2). In the past, researchers such as Allan Paivio have “shown that verbal information is, in fact, better remembered when accompanied by a visual image" (9). Richard Mayer has since applied his own findings to Paivio’s work, and posited the “multimedia learning theory [MLT]” (10). According to this theory, when narration/text and animation are presented together, there is less wasted cognitive capacity (i.e. when learners only read something and then have to construct it mentally), and “learners are better able to build mental connections” of the information.

A classroom example of MLT is as follows. Imagine a lecture-based lesson, where a teacher presents the information verbally. If the teacher is describing the Pythagorean theorem, for example, the students must then utilize their limited cognitive capacity (see Miller’s theory in previous section) to visualize a triangle in relation to the equation, and integrate it into working memory.
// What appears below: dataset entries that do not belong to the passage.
This design comes from an exercise in tuning for small area on the open sky130 flow, not from production work.
At most, simulation tests tie the RTL to the original design; equivalence was not proved.
The RTL of run 3 was laid out without a check of its function.
No activity file was given, so power comes from the tool's default toggle rates.

### flow/flow/run.sh
#!/bin/bash
# Standard ORFS layout; the only change is the cell that buffer_ports puts on
# each input and output port (the smallest buffer instead of the default).
set -euo pipefail
export BUFFER_PORTS_ARGS="-buffer_cell sky130_fd_sc_hd__buf_1"
bash standard.sh > standard_flow.log 2>&1
### flow/standard.sh
#!/bin/bash
# synth_recipe.tcl (not shown) runs the flow's synth.tcl, then flattens the netlist and writes it again
# the make line also repeats each setting of config.mk as NAME=value (left out here)
make -C /OpenROAD-flow-scripts/flow DESIGN_CONFIG=/design/flow/config.mk WORK_HOME=/design/flow/orfs CLKGATE_MAP_FILE= SYNTH_SCRIPT=/design/flow/synth_recipe.tcl "${@:-finish}"
### flow/config.mk
export PLATFORM = sky130hd
export DESIGN_NAME = osdp_frame_core
export DESIGN_NICKNAME = osdp_frame_core
export VERILOG_FILES = /design/flow/design.v
export SDC_FILE = /design/flow/constraint.sdc
export NUM_CORES = 4
export LEC_CHECK = 0
export CAP_MARGIN = 20
export CORE_MARGIN = 2
export CORE_UTILIZATION = 40
export SLEW_MARGIN = 20
### flow/constraint.sdc
create_clock -name core_clock -period 5.0 [get_ports {clk}]
set_input_delay 1.0000 -clock core_clock [delete_from_list [all_inputs] [get_ports {clk}]]
set_output_delay 1.0000 -clock core_clock [all_outputs]
set_load 0.01 [all_outputs]
### flow/design.v
module osdp_crc16_byte (
    input  wire [15:0] crc_in,
    input  wire [7:0]  data,
    output reg  [15:0] crc_out
);
    integer i;
    always @* begin
        crc_out = crc_in ^ {data, 8'h00};
        for (i = 0; i < 8; i = i + 1) begin
            if (crc_out[15])
                crc_out = {crc_out[14:0], 1'b0} ^ 16'h1021;
            else
                crc_out = {crc_out[14:0], 1'b0};
        end
    end
endmodule
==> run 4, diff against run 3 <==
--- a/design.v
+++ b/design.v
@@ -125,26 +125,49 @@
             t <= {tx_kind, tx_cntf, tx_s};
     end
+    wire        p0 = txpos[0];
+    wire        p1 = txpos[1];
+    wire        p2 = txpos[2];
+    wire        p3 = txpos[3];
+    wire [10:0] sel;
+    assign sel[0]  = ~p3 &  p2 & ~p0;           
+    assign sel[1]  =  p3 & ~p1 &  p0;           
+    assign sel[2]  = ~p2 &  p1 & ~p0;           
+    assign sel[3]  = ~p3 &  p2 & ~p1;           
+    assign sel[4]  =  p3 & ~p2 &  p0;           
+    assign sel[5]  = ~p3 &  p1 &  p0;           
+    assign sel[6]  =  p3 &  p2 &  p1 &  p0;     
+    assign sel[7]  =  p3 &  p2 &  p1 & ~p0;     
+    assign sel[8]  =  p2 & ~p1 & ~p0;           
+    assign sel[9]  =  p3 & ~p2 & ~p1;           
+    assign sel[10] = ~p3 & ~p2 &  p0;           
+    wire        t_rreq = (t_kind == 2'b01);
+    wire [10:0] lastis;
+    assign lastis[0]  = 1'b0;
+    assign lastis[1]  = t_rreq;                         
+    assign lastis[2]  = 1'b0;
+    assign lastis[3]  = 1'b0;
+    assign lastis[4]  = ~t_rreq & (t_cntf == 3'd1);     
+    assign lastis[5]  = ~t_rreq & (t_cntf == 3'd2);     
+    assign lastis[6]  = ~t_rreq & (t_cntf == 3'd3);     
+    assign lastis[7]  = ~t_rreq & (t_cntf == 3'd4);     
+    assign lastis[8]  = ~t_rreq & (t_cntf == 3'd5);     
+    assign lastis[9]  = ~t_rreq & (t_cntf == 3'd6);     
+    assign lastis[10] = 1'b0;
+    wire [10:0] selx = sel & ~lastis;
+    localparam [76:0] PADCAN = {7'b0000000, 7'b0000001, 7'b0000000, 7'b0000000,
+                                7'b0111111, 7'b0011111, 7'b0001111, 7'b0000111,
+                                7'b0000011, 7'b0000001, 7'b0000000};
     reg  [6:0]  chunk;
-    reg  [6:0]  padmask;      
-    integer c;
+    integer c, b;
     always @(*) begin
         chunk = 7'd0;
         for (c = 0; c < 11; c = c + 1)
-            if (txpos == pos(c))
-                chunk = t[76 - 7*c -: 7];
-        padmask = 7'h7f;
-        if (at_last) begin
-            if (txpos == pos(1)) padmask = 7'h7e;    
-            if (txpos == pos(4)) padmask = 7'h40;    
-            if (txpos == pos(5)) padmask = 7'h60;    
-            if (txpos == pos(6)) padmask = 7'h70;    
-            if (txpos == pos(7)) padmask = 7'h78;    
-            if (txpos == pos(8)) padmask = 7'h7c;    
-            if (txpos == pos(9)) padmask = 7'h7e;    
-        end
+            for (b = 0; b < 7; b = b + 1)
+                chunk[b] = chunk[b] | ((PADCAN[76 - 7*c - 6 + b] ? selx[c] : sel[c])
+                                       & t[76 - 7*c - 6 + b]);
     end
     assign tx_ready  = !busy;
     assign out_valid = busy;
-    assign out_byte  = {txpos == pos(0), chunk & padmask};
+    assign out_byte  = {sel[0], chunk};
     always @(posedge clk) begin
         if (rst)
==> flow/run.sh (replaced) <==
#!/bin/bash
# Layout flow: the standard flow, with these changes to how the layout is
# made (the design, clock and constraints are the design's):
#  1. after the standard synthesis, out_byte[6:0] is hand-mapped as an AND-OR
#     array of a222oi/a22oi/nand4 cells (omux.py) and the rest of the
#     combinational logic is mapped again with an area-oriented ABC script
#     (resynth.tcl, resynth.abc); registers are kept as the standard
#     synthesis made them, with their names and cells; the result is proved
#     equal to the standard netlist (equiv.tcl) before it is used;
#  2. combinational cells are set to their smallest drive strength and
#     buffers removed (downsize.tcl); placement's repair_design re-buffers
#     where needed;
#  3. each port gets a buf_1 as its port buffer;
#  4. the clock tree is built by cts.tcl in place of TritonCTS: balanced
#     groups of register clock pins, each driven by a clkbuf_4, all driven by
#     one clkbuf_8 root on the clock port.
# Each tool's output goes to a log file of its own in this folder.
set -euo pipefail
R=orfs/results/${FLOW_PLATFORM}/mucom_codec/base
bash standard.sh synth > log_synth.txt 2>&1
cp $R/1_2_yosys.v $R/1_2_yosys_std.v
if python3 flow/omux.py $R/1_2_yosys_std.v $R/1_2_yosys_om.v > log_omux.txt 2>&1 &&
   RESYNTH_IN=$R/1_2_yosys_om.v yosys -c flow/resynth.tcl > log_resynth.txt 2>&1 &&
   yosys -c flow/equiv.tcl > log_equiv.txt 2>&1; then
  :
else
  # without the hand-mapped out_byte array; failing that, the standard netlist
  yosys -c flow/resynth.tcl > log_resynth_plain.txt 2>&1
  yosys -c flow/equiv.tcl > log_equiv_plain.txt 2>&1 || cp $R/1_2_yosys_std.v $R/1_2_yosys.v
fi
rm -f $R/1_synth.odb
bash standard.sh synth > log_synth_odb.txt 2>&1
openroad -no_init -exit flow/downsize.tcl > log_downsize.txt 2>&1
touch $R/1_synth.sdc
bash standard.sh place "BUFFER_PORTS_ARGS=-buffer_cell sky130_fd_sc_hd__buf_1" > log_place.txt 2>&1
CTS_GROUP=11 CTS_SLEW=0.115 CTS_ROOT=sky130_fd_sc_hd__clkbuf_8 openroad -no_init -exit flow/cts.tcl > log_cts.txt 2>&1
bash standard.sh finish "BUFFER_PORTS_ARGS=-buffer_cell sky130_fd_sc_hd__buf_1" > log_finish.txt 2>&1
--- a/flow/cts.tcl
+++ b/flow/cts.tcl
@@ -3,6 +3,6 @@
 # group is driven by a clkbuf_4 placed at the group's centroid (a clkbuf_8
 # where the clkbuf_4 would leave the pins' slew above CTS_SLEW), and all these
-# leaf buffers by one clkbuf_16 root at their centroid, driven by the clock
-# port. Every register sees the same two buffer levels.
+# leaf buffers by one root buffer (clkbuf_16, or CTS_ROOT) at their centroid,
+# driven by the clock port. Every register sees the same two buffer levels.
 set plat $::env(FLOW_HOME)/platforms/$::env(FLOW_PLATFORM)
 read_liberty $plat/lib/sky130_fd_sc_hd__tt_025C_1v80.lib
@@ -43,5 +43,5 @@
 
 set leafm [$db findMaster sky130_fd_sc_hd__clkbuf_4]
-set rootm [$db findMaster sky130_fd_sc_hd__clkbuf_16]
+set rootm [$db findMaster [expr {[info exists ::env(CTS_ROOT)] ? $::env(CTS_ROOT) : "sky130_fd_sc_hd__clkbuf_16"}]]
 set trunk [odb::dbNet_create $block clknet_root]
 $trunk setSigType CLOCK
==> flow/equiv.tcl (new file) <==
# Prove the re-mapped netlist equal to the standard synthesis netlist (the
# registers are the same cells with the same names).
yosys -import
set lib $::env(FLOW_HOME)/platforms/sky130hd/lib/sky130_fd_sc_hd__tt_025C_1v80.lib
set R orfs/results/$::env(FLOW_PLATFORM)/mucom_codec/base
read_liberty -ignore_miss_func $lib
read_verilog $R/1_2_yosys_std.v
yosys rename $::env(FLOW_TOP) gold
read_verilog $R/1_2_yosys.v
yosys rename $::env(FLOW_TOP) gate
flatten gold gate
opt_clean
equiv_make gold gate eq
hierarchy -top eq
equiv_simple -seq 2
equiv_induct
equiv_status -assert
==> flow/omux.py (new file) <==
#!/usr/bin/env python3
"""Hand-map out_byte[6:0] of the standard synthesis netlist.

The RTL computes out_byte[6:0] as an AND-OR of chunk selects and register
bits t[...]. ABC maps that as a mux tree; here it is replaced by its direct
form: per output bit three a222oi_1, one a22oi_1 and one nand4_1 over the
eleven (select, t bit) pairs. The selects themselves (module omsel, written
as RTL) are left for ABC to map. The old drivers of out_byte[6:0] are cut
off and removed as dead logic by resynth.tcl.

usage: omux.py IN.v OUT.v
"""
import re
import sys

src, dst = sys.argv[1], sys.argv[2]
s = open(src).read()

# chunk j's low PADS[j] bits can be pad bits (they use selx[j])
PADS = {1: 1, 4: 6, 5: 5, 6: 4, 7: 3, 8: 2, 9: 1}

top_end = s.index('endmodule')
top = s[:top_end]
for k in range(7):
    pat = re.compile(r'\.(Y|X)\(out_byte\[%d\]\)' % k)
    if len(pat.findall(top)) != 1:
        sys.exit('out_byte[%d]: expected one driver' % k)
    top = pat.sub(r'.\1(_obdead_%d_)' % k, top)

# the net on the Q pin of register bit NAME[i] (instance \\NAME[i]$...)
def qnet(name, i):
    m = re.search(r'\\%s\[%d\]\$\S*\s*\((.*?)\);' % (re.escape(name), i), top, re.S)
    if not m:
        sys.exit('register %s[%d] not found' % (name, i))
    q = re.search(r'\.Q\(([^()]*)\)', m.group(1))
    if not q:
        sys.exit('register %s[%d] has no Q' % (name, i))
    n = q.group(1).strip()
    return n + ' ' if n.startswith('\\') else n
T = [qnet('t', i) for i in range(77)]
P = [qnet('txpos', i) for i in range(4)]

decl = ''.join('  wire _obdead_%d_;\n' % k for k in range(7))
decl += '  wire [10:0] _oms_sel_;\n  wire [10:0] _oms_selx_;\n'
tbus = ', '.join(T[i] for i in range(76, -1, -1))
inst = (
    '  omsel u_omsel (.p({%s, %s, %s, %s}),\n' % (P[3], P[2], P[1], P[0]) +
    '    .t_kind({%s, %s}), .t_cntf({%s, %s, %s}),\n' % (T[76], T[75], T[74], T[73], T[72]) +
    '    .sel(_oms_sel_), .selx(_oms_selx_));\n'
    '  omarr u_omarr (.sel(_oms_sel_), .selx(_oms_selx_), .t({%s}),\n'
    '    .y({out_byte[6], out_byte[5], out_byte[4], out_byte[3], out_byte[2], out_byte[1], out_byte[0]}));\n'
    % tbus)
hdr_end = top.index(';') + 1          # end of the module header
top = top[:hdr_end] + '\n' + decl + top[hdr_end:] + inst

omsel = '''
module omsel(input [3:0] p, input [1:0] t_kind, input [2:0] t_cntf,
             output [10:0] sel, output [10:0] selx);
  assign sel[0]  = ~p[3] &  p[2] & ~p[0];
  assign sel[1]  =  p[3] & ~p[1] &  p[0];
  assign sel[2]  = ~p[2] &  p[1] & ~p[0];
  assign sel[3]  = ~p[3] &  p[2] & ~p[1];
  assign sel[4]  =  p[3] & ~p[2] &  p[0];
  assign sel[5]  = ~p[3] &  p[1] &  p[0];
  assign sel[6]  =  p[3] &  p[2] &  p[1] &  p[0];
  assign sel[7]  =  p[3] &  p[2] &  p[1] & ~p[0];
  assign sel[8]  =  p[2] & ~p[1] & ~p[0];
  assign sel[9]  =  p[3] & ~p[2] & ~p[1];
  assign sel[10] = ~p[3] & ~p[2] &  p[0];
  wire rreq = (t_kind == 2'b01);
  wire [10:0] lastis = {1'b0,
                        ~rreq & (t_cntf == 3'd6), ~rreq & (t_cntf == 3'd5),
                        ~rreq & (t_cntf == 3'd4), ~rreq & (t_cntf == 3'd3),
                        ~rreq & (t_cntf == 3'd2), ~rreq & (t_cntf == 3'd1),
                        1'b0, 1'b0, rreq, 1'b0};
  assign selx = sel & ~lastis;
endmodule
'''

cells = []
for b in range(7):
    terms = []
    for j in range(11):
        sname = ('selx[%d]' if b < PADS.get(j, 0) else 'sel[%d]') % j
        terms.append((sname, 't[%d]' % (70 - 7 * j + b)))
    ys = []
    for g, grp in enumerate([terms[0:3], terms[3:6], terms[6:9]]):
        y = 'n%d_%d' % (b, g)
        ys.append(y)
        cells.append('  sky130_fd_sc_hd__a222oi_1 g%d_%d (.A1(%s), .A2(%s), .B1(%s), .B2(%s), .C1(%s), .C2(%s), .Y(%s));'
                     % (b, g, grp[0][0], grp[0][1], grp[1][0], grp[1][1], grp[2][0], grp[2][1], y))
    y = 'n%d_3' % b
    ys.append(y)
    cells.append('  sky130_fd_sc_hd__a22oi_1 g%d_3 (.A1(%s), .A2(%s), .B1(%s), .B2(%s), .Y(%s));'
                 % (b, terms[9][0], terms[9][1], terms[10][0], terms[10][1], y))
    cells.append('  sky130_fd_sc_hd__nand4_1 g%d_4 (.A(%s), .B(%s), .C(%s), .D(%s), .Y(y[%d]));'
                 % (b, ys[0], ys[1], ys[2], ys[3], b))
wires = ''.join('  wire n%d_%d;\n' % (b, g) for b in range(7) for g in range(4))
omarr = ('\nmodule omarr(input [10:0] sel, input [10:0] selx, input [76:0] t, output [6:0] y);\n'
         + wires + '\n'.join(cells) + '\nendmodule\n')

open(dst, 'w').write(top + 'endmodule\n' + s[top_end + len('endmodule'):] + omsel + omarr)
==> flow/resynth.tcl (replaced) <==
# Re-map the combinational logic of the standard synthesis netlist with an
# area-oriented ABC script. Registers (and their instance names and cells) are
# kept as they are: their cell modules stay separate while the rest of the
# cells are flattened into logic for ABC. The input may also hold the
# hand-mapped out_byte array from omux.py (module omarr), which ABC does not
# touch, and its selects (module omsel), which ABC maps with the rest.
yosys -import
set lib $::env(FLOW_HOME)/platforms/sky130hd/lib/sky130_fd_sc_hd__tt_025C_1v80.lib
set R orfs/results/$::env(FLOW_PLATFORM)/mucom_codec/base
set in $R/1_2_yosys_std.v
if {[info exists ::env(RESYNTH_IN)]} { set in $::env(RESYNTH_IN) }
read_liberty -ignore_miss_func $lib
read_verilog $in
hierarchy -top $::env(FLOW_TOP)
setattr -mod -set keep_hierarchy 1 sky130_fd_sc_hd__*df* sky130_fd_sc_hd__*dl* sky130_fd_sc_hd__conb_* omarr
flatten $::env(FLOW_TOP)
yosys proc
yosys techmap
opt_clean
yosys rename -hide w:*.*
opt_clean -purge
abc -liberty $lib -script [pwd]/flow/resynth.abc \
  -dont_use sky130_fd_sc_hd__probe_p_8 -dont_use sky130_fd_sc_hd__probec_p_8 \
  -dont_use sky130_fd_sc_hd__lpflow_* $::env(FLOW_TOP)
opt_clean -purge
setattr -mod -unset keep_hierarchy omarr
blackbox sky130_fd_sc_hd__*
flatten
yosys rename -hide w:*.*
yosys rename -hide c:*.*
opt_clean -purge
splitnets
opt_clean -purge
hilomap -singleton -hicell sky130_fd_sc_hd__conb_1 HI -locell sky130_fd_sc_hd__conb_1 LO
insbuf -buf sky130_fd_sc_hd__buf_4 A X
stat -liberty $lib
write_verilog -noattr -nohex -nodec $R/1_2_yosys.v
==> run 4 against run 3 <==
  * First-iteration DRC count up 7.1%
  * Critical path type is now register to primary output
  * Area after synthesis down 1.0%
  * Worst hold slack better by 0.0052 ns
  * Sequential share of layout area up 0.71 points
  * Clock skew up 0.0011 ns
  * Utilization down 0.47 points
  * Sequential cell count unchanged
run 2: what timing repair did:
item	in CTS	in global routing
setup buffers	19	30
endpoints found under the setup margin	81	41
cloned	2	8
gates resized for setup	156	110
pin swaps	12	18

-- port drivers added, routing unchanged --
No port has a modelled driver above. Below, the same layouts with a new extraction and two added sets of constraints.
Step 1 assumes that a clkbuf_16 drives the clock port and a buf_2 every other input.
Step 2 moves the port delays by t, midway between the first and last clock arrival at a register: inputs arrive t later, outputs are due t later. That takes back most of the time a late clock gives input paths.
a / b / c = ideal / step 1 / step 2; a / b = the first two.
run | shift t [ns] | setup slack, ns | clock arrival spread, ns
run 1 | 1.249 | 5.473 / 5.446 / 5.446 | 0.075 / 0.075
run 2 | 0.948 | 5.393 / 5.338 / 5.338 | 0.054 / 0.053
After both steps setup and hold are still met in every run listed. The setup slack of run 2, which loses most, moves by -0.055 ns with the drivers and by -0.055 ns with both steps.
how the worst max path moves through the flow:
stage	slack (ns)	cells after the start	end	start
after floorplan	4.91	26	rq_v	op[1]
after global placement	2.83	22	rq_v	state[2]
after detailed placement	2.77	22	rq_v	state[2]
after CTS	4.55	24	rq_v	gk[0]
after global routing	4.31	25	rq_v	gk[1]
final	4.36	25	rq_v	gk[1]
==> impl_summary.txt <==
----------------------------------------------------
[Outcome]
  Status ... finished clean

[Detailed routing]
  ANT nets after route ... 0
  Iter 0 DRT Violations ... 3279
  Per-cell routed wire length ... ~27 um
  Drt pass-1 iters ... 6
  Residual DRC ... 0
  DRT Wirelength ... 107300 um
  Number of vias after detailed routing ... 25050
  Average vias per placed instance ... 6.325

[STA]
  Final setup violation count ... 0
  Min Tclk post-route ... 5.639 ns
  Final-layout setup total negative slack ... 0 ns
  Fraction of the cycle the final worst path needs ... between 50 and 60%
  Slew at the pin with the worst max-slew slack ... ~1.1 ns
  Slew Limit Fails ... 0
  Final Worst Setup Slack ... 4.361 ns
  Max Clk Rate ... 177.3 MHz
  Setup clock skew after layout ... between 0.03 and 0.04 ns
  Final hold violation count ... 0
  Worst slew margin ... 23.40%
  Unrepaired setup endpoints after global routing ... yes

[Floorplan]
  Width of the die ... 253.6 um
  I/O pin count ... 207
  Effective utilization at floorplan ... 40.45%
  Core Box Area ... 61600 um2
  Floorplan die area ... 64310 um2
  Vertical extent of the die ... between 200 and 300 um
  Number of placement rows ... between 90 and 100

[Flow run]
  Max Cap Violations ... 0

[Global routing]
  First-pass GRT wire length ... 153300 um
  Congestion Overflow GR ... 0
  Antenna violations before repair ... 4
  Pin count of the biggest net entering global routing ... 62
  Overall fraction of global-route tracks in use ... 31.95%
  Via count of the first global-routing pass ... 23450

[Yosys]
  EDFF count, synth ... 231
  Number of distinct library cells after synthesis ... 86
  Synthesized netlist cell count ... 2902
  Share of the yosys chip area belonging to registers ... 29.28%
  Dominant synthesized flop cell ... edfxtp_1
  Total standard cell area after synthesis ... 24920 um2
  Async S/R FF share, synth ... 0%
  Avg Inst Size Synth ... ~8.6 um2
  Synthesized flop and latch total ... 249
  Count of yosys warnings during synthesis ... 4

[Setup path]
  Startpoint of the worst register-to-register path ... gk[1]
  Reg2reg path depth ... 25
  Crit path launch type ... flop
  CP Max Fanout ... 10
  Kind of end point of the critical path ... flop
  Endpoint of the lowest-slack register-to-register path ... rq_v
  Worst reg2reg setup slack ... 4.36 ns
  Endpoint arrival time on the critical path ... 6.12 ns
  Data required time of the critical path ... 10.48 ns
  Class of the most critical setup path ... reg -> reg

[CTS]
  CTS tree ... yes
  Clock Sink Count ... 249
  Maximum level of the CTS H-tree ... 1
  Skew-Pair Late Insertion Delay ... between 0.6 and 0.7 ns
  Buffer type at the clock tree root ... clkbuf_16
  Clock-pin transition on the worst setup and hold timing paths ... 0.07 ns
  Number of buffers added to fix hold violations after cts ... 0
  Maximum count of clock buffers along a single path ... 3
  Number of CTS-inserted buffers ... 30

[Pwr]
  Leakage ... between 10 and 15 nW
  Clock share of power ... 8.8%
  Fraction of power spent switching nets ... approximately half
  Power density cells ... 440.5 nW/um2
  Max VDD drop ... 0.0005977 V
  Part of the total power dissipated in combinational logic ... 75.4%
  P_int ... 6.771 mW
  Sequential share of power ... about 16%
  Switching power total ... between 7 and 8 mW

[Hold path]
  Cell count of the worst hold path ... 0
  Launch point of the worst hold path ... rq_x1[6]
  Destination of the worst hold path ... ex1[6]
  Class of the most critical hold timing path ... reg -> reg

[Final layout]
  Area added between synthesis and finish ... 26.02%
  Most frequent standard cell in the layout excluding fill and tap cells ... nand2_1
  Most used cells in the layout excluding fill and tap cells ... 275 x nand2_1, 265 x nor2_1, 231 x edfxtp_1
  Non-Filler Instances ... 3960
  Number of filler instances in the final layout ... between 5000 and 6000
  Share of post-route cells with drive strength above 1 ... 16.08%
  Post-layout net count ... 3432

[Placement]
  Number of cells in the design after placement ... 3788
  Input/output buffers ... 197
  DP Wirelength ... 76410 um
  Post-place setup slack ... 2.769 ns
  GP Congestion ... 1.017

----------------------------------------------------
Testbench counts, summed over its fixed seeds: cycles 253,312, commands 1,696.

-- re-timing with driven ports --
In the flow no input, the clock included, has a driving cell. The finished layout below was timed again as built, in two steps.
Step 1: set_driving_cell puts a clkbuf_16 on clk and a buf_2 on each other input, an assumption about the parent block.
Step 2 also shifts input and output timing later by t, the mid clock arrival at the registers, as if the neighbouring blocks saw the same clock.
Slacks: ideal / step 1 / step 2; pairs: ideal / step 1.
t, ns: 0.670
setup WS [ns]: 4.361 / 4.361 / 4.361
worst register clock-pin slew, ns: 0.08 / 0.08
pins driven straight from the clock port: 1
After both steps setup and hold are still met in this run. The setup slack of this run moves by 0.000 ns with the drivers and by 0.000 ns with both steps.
On the other hand, according to MLT, a lesson that utilizes multimedia in presenting information frees up cognitive space by coupling a narrated/text description with an animation of the Theorem and a triangle in action, and allowing a student to better remember the information.

Here is a link to an example of an instructional multimedia animation about fuel cells. (Consider whether or not only reading the accompanying text would allow for better memorization of the material.)

(1) http://www.merriam-webster.com/dictionary/cognitive
(2) http://teachnet.edb.utexas.edu/~lynda_abbott/Cognitive.html
(3) http://my-ecoach.com/project.php?id=12152&project_step=30139
(4) Arneson, E. (1999). http://boardgames.about.com/od/cardgames/a/concentration.htm
(6) http://homeworktips.about.com/od/homeworkhelp/a/organizecolor.htm
Miller, G. A. (1956). The magical number seven, plus or minus two: Some limits on our capacity for processing information. Psychological Review, 63, 81-97.
(8) Ibid. p.95
(9) http://en.wikipedia.org/wiki/Multimedia_learning
(10) Mayer, R., & Moreno, R. (2002). Animation as an Aid to Multimedia Learning. Educational Psychology Review, 14(1), 87-99.